Starting with the line that contains "153 | 0.72 |" and stopping after the line that contains "-- per-stage QoR", return each line below exactly as written, with no others.
○ ○ ○ ○ ○
--- config.mk ---
export PLATFORM = sky130hd
export DESIGN_NAME = issue_ctrl
export DESIGN_NICKNAME = d
export VERILOG_FILES = /design/src/hw/issue_pkg.sv /design/src/hw/issue_ctrl.sv
export SDC_FILE = /design/constraint.sdc
export NUM_CORES = 1
export LEC_CHECK = 0
export BUFFER_PORTS_ARGS = -buffer_cell sky130_fd_sc_hd__buf_2
export CORE_AREA = 3 3 68 70
export DETAILED_ROUTE_END_ITERATION = 8
export DIE_AREA = 0 0 71 73
export PLACE_DENSITY = 0.53
export SYNTH_ARGS = -nofsm -noshare
export SYNTH_HDL_FRONTEND = slang
export SYNTH_SLANG_ARGS = --single-unit
--- constraint.sdc ---
create_clock -name vclk -period 4.45
set_clock_uncertainty 0.15 [all_clocks]
set_input_delay 0.445 -clock vclk [all_inputs]
set_output_delay 0.445 -clock vclk [all_outputs]
set_load 0.05 [all_outputs]
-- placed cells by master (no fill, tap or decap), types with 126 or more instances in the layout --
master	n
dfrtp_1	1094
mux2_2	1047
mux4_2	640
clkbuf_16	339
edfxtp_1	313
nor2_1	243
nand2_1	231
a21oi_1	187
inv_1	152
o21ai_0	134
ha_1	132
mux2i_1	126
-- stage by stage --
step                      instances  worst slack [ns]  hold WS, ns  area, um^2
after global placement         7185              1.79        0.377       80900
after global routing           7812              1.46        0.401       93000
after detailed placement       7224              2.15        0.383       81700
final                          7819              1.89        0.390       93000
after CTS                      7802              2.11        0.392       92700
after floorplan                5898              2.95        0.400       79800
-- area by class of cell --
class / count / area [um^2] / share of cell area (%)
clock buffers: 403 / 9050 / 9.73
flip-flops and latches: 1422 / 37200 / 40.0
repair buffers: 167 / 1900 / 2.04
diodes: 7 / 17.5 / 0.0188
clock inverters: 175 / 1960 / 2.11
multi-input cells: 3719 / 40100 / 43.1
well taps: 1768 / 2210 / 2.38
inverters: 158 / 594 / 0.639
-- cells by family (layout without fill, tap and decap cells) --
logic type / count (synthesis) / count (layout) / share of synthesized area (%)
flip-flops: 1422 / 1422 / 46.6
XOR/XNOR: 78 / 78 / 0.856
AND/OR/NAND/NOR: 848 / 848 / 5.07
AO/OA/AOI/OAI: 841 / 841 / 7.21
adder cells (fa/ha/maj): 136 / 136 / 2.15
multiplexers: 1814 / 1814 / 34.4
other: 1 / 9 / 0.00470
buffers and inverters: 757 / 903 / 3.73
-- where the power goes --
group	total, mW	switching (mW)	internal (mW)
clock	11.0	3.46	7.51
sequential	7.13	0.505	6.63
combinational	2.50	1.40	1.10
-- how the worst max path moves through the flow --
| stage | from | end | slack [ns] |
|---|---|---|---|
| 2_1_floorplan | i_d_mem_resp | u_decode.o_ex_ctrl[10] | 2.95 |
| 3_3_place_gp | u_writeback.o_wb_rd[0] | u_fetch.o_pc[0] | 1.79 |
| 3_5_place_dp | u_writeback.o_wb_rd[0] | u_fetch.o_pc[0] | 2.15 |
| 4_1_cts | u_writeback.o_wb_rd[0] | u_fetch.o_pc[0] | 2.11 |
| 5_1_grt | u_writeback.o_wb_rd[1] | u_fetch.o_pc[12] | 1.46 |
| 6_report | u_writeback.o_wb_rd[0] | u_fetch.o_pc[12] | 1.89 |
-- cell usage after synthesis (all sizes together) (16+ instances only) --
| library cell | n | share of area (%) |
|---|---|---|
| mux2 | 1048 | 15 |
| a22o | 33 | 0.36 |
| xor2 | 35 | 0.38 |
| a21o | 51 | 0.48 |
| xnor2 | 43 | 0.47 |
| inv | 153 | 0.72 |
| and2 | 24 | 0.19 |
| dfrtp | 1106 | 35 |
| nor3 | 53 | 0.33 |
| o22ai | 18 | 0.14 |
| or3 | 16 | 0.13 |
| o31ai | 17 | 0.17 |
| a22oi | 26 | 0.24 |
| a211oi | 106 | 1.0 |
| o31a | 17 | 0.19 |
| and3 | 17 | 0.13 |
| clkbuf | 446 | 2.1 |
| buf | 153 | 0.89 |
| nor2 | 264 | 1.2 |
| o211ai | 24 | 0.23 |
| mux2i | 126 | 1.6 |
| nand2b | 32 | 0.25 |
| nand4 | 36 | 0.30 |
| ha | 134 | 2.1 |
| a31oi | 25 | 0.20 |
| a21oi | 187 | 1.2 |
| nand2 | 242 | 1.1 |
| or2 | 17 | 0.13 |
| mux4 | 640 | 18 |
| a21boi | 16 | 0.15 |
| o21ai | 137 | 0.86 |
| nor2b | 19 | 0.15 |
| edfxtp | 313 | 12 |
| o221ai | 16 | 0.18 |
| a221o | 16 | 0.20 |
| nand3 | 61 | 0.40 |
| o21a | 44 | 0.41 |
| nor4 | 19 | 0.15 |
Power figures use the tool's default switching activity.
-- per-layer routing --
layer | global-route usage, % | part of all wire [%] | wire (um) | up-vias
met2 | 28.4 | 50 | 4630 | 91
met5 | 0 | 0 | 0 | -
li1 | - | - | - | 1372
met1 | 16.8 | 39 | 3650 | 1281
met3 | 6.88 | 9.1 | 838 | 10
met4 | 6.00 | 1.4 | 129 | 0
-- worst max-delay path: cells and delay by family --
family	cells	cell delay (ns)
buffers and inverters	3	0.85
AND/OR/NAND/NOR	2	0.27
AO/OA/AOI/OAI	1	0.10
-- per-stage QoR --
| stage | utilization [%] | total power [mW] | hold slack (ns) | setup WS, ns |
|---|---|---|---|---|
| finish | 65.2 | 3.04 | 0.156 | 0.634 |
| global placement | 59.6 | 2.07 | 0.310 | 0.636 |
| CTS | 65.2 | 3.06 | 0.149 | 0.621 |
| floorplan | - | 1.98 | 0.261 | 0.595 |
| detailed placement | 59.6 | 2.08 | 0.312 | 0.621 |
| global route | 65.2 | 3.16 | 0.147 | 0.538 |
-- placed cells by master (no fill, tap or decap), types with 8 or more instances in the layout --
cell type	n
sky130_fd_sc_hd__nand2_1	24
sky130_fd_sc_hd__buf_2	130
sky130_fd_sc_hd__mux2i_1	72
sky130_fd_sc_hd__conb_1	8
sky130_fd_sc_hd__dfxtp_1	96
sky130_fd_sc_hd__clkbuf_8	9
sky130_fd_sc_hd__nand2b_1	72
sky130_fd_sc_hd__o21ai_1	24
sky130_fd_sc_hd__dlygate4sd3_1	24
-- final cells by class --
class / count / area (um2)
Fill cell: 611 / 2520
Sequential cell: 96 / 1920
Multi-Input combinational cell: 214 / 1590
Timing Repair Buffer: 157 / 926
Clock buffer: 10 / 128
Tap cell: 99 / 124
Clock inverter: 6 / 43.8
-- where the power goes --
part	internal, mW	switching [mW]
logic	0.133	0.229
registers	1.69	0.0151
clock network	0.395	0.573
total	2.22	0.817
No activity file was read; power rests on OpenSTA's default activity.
`config.mk`:
```
export PLATFORM = sky130hd
export DESIGN_NAME = wb_decode_flat
export DESIGN_NICKNAME = d
export VERILOG_FILES = /design/src/logic/tenyr_bus_pkg.sv /design/src/logic/wb_if.sv /design/src/logic/wb_decode.sv /design/src/flat_wrapper.sv
export SDC_FILE = /design/constraint.sdc
export NUM_CORES = 1
export LEC_CHECK = 0
export ABC_AREA = 1
export BUFFER_PORTS_ARGS = -buffer_cell sky130_fd_sc_hd__buf_2
export CORE_AREA = 2 2 160 162
export DETAILED_ROUTE_END_ITERATION = 16
export DIE_AREA = 0 0 162 164
export GPL_TIMING_DRIVEN = 0
export PLACE_DENSITY_LB_ADDON = 0.1
export REMOVE_ABC_BUFFERS = 1
export SYNTH_ARGS = -nofsm -noshare
export SYNTH_HDL_FRONTEND = slang
export SYNTH_SLANG_ARGS = --single-unit
```
`constraint.sdc`:
```
create_clock -name clk -period 4.56 [get_ports clk]
set_input_delay 1.368 -clock clk [delete_from_list [all_inputs] [get_ports clk]]
set_output_delay 1.368 -clock clk [all_outputs]
set_load 0.01 [all_outputs]
```
`src/logic/tenyr_bus_pkg.sv`:
```
`default_nettype none

package tenyr_bus_pkg;

    typedef logic [31:0] addr_t; // word address that selects one data word
    typedef logic [31:0] data_t;
    typedef logic [3:0]  sel_t;  // one select bit per byte lane with bit 0 on bits 7:0

    // ==================================================================
    // device address map
    // ==================================================================

    // a window matches when (adr & MASK) == BASE
    localparam addr_t GPIO_BASE = 32'h0000_0200;
    localparam addr_t GPIO_MASK = 32'hffff_fffc; // four registers
    localparam addr_t SEG7_BASE = 32'h0000_0100;
    localparam addr_t SEG7_MASK = 32'hffff_fffe; // two registers

    // the processor starts fetching here after reset
    localparam addr_t RAM_BASE = 32'h0000_1000;

    // read value of any address that no device claims
    localparam data_t DEFAULT_RDATA = 32'hffff_ffff;

    // ==================================================================
    // helpers
    // ==================================================================

    // replaces the byte lanes of old_w whose select bit is set
    function automatic data_t merge_bytes(input data_t old_w, input data_t new_w,
                                          input sel_t sel);
        data_t res;
        res = old_w;
        for (int b = 0; b < 4; b++) begin
            if (sel[b]) begin
                res[8*b +: 8] = new_w[8*b +: 8];
            end
        end
        return res;
    endfunction

endpackage

`default_nettype wire

```
`src/logic/wb_if.sv`:
```
`timescale 1ns/1ps
`default_nettype none

interface wb_if;
    import tenyr_bus_pkg::*;

    addr_t adr;   // word address of the access
    data_t dat_w; // master to slave
    data_t dat_r; // slave to master and valid with ack on a read
    logic  we;
    sel_t  sel;
    logic  stb;
    logic  cyc;
    logic  ack;

    // the decoder sits on this side
    modport master (
        output adr,
        output dat_w,
        output we,
        output sel,
        output stb,
        output cyc,
        input  dat_r,
        input  ack
    );

    modport slave (
        input  adr,
        input  dat_w,
        input  we,
        input  sel,
        input  stb,
        input  cyc,
        output dat_r,
        output ack
    );

endinterface

`default_nettype wire

```
`src/logic/wb_decode.sv`:
```
`timescale 1ns/1ps
`default_nettype none

module wb_decode #(
    parameter int RAM_ABITS = 10
) (
    input  logic                  clk,
    input  logic                  reset_i,
    input  tenyr_bus_pkg::addr_t  wb_adr_i,
    input  tenyr_bus_pkg::data_t  wb_dat_i,
    output tenyr_bus_pkg::data_t  wb_dat_o,
    input  logic                  wb_we_i,
    input  tenyr_bus_pkg::sel_t   wb_sel_i,
    input  logic                  wb_stb_i,
    input  logic                  wb_cyc_i,
    output logic                  wb_ack_o,
    wb_if.master                  ram_bus,
    wb_if.master                  gpio_bus,
    wb_if.master                  seg_bus
);
    import tenyr_bus_pkg::*;

    typedef enum logic [1:0] {
        SLV_GPIO,
        SLV_SEG7,
        SLV_RAM,
        SLV_DFLT
    } slave_e;

    localparam addr_t RAM_WORDS = addr_t'(1) << RAM_ABITS;

    addr_t  ram_off;  // address relative to the start of RAM
    slave_e hit_sel;  // slave matched by the current address
    slave_e held_sel;
    slave_e cur_sel;
    logic   busy_q;   // a request is open and still waiting for its ack
    logic   req;

    assign req     = wb_stb_i & wb_cyc_i;
    assign ram_off = wb_adr_i - RAM_BASE;

    // ==================================================================
    // window match, in priority order
    // ==================================================================

    always_comb begin
        if ((wb_adr_i & GPIO_MASK) == GPIO_BASE) begin
            hit_sel = SLV_GPIO;
        end else if ((wb_adr_i & SEG7_MASK) == SEG7_BASE) begin
            hit_sel = SLV_SEG7;
        end else if (ram_off < RAM_WORDS) begin
            hit_sel = SLV_RAM;
        end else begin
            hit_sel = SLV_DFLT;
        end
    end

    // the slave picked in the first cycle keeps the bus until it acks
    always_ff @(posedge clk) begin
        if (reset_i) begin
            busy_q <= 1'b0;
        end else begin
            busy_q <= req & ~wb_ack_o;
        end
    end

    always_ff @(posedge clk) begin
        held_sel <= cur_sel;
    end

    assign cur_sel = busy_q ? held_sel : hit_sel;

    // ==================================================================
    // request fan-out
    // ==================================================================

    assign ram_bus.adr   = ram_off; // RAM sees word offsets from its base
    assign ram_bus.dat_w = wb_dat_i;
    assign ram_bus.we    = wb_we_i;
    assign ram_bus.sel   = wb_sel_i;
    assign ram_bus.stb   = wb_stb_i & (cur_sel == SLV_RAM);
    assign ram_bus.cyc   = wb_cyc_i & (cur_sel == SLV_RAM);

    assign gpio_bus.adr   = wb_adr_i;
    assign gpio_bus.dat_w = wb_dat_i;
    assign gpio_bus.we    = wb_we_i;
    assign gpio_bus.sel   = wb_sel_i;
    assign gpio_bus.stb   = wb_stb_i & (cur_sel == SLV_GPIO);
    assign gpio_bus.cyc   = wb_cyc_i & (cur_sel == SLV_GPIO);

    assign seg_bus.adr   = wb_adr_i;
    assign seg_bus.dat_w = wb_dat_i;
    assign seg_bus.we    = wb_we_i;
    assign seg_bus.sel   = wb_sel_i;
    assign seg_bus.stb   = wb_stb_i & (cur_sel == SLV_SEG7);
    assign seg_bus.cyc   = wb_cyc_i & (cur_sel == SLV_SEG7);

    // the default slave answers at once and drops writes
    always_comb begin
        case (cur_sel)
            SLV_GPIO: begin
                wb_ack_o = gpio_bus.ack;
                wb_dat_o = gpio_bus.dat_r;
            end
            SLV_SEG7: begin
                wb_ack_o = seg_bus.ack;
                wb_dat_o = seg_bus.dat_r;
            end
            SLV_RAM: begin
                wb_ack_o = ram_bus.ack;
                wb_dat_o = ram_bus.dat_r;
            end
            default: begin
                wb_ack_o = req;
                wb_dat_o = DEFAULT_RDATA;
            end
        endcase
    end

endmodule

`default_nettype wire

```
`src/flat_wrapper.sv`:
```
// flat-port wrapper written by rule: the top's interface ports become plain ports
module wb_decode_flat import tenyr_bus_pkg::*;
#(
    parameter int RAM_ABITS = 10
)
  (clk, reset_i, wb_adr_i, wb_dat_i, wb_dat_o, wb_we_i, wb_sel_i, wb_stb_i, wb_cyc_i, wb_ack_o, ram_bus_adr, ram_bus_dat_w, ram_bus_we, ram_bus_sel, ram_bus_stb, ram_bus_cyc, ram_bus_dat_r, ram_bus_ack, gpio_bus_adr, gpio_bus_dat_w, gpio_bus_we, gpio_bus_sel, gpio_bus_stb, gpio_bus_cyc, gpio_bus_dat_r, gpio_bus_ack, seg_bus_adr, seg_bus_dat_w, seg_bus_we, seg_bus_sel, seg_bus_stb, seg_bus_cyc, seg_bus_dat_r, seg_bus_ack);
  wb_if ram_bus_i ();
  wb_if gpio_bus_i ();
  wb_if seg_bus_i ();
  input  logic clk;
  input  logic reset_i;
  input  tenyr_bus_pkg::addr_t wb_adr_i;
  input  tenyr_bus_pkg::data_t wb_dat_i;
  output tenyr_bus_pkg::data_t wb_dat_o;
  input  logic wb_we_i;
  input  tenyr_bus_pkg::sel_t wb_sel_i;
  input  logic wb_stb_i;
  input  logic wb_cyc_i;
  output logic wb_ack_o;
  output wire logic [$bits(ram_bus_i.adr)-1:0] ram_bus_adr;
  output wire logic [$bits(ram_bus_i.dat_w)-1:0] ram_bus_dat_w;
  output wire logic [$bits(ram_bus_i.we)-1:0] ram_bus_we;
  output wire logic [$bits(ram_bus_i.sel)-1:0] ram_bus_sel;
  output wire logic [$bits(ram_bus_i.stb)-1:0] ram_bus_stb;
  output wire logic [$bits(ram_bus_i.cyc)-1:0] ram_bus_cyc;
  input wire logic [$bits(ram_bus_i.dat_r)-1:0] ram_bus_dat_r;
  input wire logic [$bits(ram_bus_i.ack)-1:0] ram_bus_ack;
  output wire logic [$bits(gpio_bus_i.adr)-1:0] gpio_bus_adr;
  output wire logic [$bits(gpio_bus_i.dat_w)-1:0] gpio_bus_dat_w;
  output wire logic [$bits(gpio_bus_i.we)-1:0] gpio_bus_we;
  output wire logic [$bits(gpio_bus_i.sel)-1:0] gpio_bus_sel;
  output wire logic [$bits(gpio_bus_i.stb)-1:0] gpio_bus_stb;
  output wire logic [$bits(gpio_bus_i.cyc)-1:0] gpio_bus_cyc;
  input wire logic [$bits(gpio_bus_i.dat_r)-1:0] gpio_bus_dat_r;
  input wire logic [$bits(gpio_bus_i.ack)-1:0] gpio_bus_ack;
  output wire logic [$bits(seg_bus_i.adr)-1:0] seg_bus_adr;
  output wire logic [$bits(seg_bus_i.dat_w)-1:0] seg_bus_dat_w;
  output wire logic [$bits(seg_bus_i.we)-1:0] seg_bus_we;
  output wire logic [$bits(seg_bus_i.sel)-1:0] seg_bus_sel;
  output wire logic [$bits(seg_bus_i.stb)-1:0] seg_bus_stb;
  output wire logic [$bits(seg_bus_i.cyc)-1:0] seg_bus_cyc;
  input wire logic [$bits(seg_bus_i.dat_r)-1:0] seg_bus_dat_r;
  input wire logic [$bits(seg_bus_i.ack)-1:0] seg_bus_ack;
  assign ram_bus_adr = ram_bus_i.adr;
  assign ram_bus_dat_w = ram_bus_i.dat_w;
  assign ram_bus_we = ram_bus_i.we;
  assign ram_bus_sel = ram_bus_i.sel;
  assign ram_bus_stb = ram_bus_i.stb;
  assign ram_bus_cyc = ram_bus_i.cyc;
  assign ram_bus_i.dat_r = ram_bus_dat_r;
  assign ram_bus_i.ack = ram_bus_ack;
  assign gpio_bus_adr = gpio_bus_i.adr;
  assign gpio_bus_dat_w = gpio_bus_i.dat_w;
  assign gpio_bus_we = gpio_bus_i.we;
  assign gpio_bus_sel = gpio_bus_i.sel;
  assign gpio_bus_stb = gpio_bus_i.stb;
  assign gpio_bus_cyc = gpio_bus_i.cyc;
  assign gpio_bus_i.dat_r = gpio_bus_dat_r;
  assign gpio_bus_i.ack = gpio_bus_ack;
  assign seg_bus_adr = seg_bus_i.adr;
  assign seg_bus_dat_w = seg_bus_i.dat_w;
  assign seg_bus_we = seg_bus_i.we;
  assign seg_bus_sel = seg_bus_i.sel;
  assign seg_bus_stb = seg_bus_i.stb;
  assign seg_bus_cyc = seg_bus_i.cyc;
  assign seg_bus_i.dat_r = seg_bus_dat_r;
  assign seg_bus_i.ack = seg_bus_ack;
  wb_decode #(.RAM_ABITS(RAM_ABITS)) u_core (.clk(clk), .reset_i(reset_i), .wb_adr_i(wb_adr_i), .wb_dat_i(wb_dat_i), .wb_dat_o(wb_dat_o), .wb_we_i(wb_we_i), .wb_sel_i(wb_sel_i), .wb_stb_i(wb_stb_i), .wb_cyc_i(wb_cyc_i), .wb_ack_o(wb_ack_o), .ram_bus(ram_bus_i), .gpio_bus(gpio_bus_i), .seg_bus(seg_bus_i));
endmodule
```
==> impl_metrics.toml <==
[synth]
yosys-top-cells-area = "buf_4, nand3_1, nand2_1"
postSynthAreaPerCell_um2 = 5.886
synth_seq_cells = 3
yosysUniqueCellTypes = 30
syn_area_um2 = 3149
yosys.area.top_type = "buf_4"
netlist_instances = 535
yosys.area.top_type_share = 0.4458
ys_seq_area_frac = 0.01907
yosys_warnings = 0

[worst_setup_path]
crit_family = "simple AND/OR/NAND/NOR gates"
slowest_stage = "ha_4"
r2r_slack_ns = 2.88
worst_path_largest_cell_delay_ns = 0.18
crit_arrival_ns = 3.64
crit_type = "in2out"
end_kind = "primary output"
rr_worst_depth = 5
cp_max_fo = 8
crit_chain = "buf_12, inv_6, ha_4, buf_4, buf_4, buf_4, nand2_1, nand2_1, nand2_1, nand3_1, nor2_2, nand3_2, nand2_4, buf_12, nand2_8, nor2_4, buf_6, buf_12, nand2_2, nand3_2, buf_6"
required_ns = 3.19
crit_path_start_kind = "primary input"
r2r_start = "u_core.busy_q"
reg2reg_to = "u_core.busy_q"
crit_buf_inv = 9

[floorplan]
core_um2 = 24820
start_util = 0.1269
io_pins = 418
fp.dieH_um = 164
die_area_um2 = 26570
num_rows = 58
die_w_um = 162

[grt]
grt_max_degree = 42
grt_pass1_vias = 3948
grtUsageTotal = 0.1608
grt_pass1_wl_um = 30010
antenna_found_initial = 8
grt_overflow = 0

[power_and_ir_drop]
p_int_uw = 239.3
p_seq_frac = 0.069
leakagePower_nw = 2.011
p_comb_frac = 0.563
clockPowerShare = 0.368
swShare = 0.3755
max-vdd-ir-drop_mv = 0.07370
switchingPower_uw = 143.9
p_total_uw = 383.2
power.density_nw_per_um2 = 87.25

[clock_tree]
clkSinkCount = 3
htreeDepth = 1
cts_root_buf = "clkbuf_16"
numCtsBuffers = 3
cts_tree = "done"
cts_hold_buf = 0
clockBufferDepth = 2
path_clk_slew_ns = 0.03
insertion_delay_ns = 0.23

[hold_path]
hold_depth = 2
worstHoldPathType = "reg2reg"
min_to = "u_core.held_sel[1]"
hp-start = "u_core.held_sel[1]"

[sta]
period_share = 1.098
maxSlewViolCount = 0
rsz0062_at_grt = "true"
skew_ns = 0.0002344
setup_violations = 39
min_period_ns = 5.007
finalWorstSetupSlack_ns = -0.4469
fmax_mhz = 199.7
relSlewSlack = 0.5054
hold_slack_ns = 0.8873
finalHoldViolations = 0
worstMarginPinSlew_ns = 0.7401

[final_layout]
layout.cells.non_filler = 970
mostFrequentLayoutCells = "buf_2, nand2_1, nand3_1, nor2_1, nand2_2"
n_fill_cell = 2963
layout_commonest_cell = "buf_2"
multi_input_area_um2 = 1892
nets = 812
area_growth_pct = 39.45
regArea_um2 = 60.06
drive_above_1_share = 0.6289

[drt]
drc = 0
final_antenna_net_count = 0
vias_per_cell = 3.968
wl_um = 22530
drt_iter0_markers = 99
vias = 3849
first_pass_iters = 6
wl_per_cell_um = 23.22

[placement]
io_buffer_count = 265
place_hpwl_um = 18560
preCtsSetupSlack_ns = -2.164
place.gp.congestion = 0.8714
dp_cells = 926

[outcome]
status = "finished with violations"
violations = "setup timing"

[flow_run]
maxCapViolCount = 0
### config.mk
export PLATFORM = sky130hd
export DESIGN_NAME = seg7_scan_flat
export DESIGN_NICKNAME = d
export VERILOG_FILES = /design/src/logic/tenyr_bus_pkg.sv /design/src/logic/wb_if.sv /design/src/logic/seg7_scan.sv /design/src/flat_wrapper.sv
export SDC_FILE = /design/constraint.sdc
export NUM_CORES = 1
export LEC_CHECK = 0
export BUFFER_PORTS_ARGS = -buffer_cell sky130_fd_sc_hd__buf_2
export CAP_MARGIN = 25
export CORE_MARGIN = 10
export CORE_UTILIZATION = 41
export DETAILED_ROUTE_END_ITERATION = 6
export PLACE_DENSITY = 0.81
export SLEW_MARGIN = 25
export SYNTH_ARGS = -nofsm -noshare
export SYNTH_HDL_FRONTEND = slang
export SYNTH_SLANG_ARGS = --single-unit
### constraint.sdc
create_clock -name clk -period 2.5 [get_ports clk]
set_input_delay 0.5 -clock clk [delete_from_list [all_inputs] [get_ports clk]]
set_output_delay 0.5 -clock clk [all_outputs]
set_load 0.01 [all_outputs]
○ ○ ○ ○ ○
(Answer box):
| inv | 153 | 0.72 |
| and2 | 24 | 0.19 |
| dfrtp | 1106 | 35 |
| nor3 | 53 | 0.33 |
| o22ai | 18 | 0.14 |
| or3 | 16 | 0.13 |
| o31ai | 17 | 0.17 |
| a22oi | 26 | 0.24 |
| a211oi | 106 | 1.0 |
| o31a | 17 | 0.19 |
| and3 | 17 | 0.13 |
| clkbuf | 446 | 2.1 |
| buf | 153 | 0.89 |
| nor2 | 264 | 1.2 |
| o211ai | 24 | 0.23 |
| mux2i | 126 | 1.6 |
| nand2b | 32 | 0.25 |
| nand4 | 36 | 0.30 |
| ha | 134 | 2.1 |
| a31oi | 25 | 0.20 |
| a21oi | 187 | 1.2 |
| nand2 | 242 | 1.1 |
| or2 | 17 | 0.13 |
| mux4 | 640 | 18 |
| a21boi | 16 | 0.15 |
| o21ai | 137 | 0.86 |
| nor2b | 19 | 0.15 |
| edfxtp | 313 | 12 |
| o221ai | 16 | 0.18 |
| a221o | 16 | 0.20 |
| nand3 | 61 | 0.40 |
| o21a | 44 | 0.41 |
| nor4 | 19 | 0.15 |
Power figures use the tool's default switching activity.
-- per-layer routing --
layer | global-route usage, % | part of all wire [%] | wire (um) | up-vias
met2 | 28.4 | 50 | 4630 | 91
met5 | 0 | 0 | 0 | -
li1 | - | - | - | 1372
met1 | 16.8 | 39 | 3650 | 1281
met3 | 6.88 | 9.1 | 838 | 10
met4 | 6.00 | 1.4 | 129 | 0
-- worst max-delay path: cells and delay by family --
family	cells	cell delay (ns)
buffers and inverters	3	0.85
AND/OR/NAND/NOR	2	0.27
AO/OA/AOI/OAI	1	0.10
-- per-stage QoR --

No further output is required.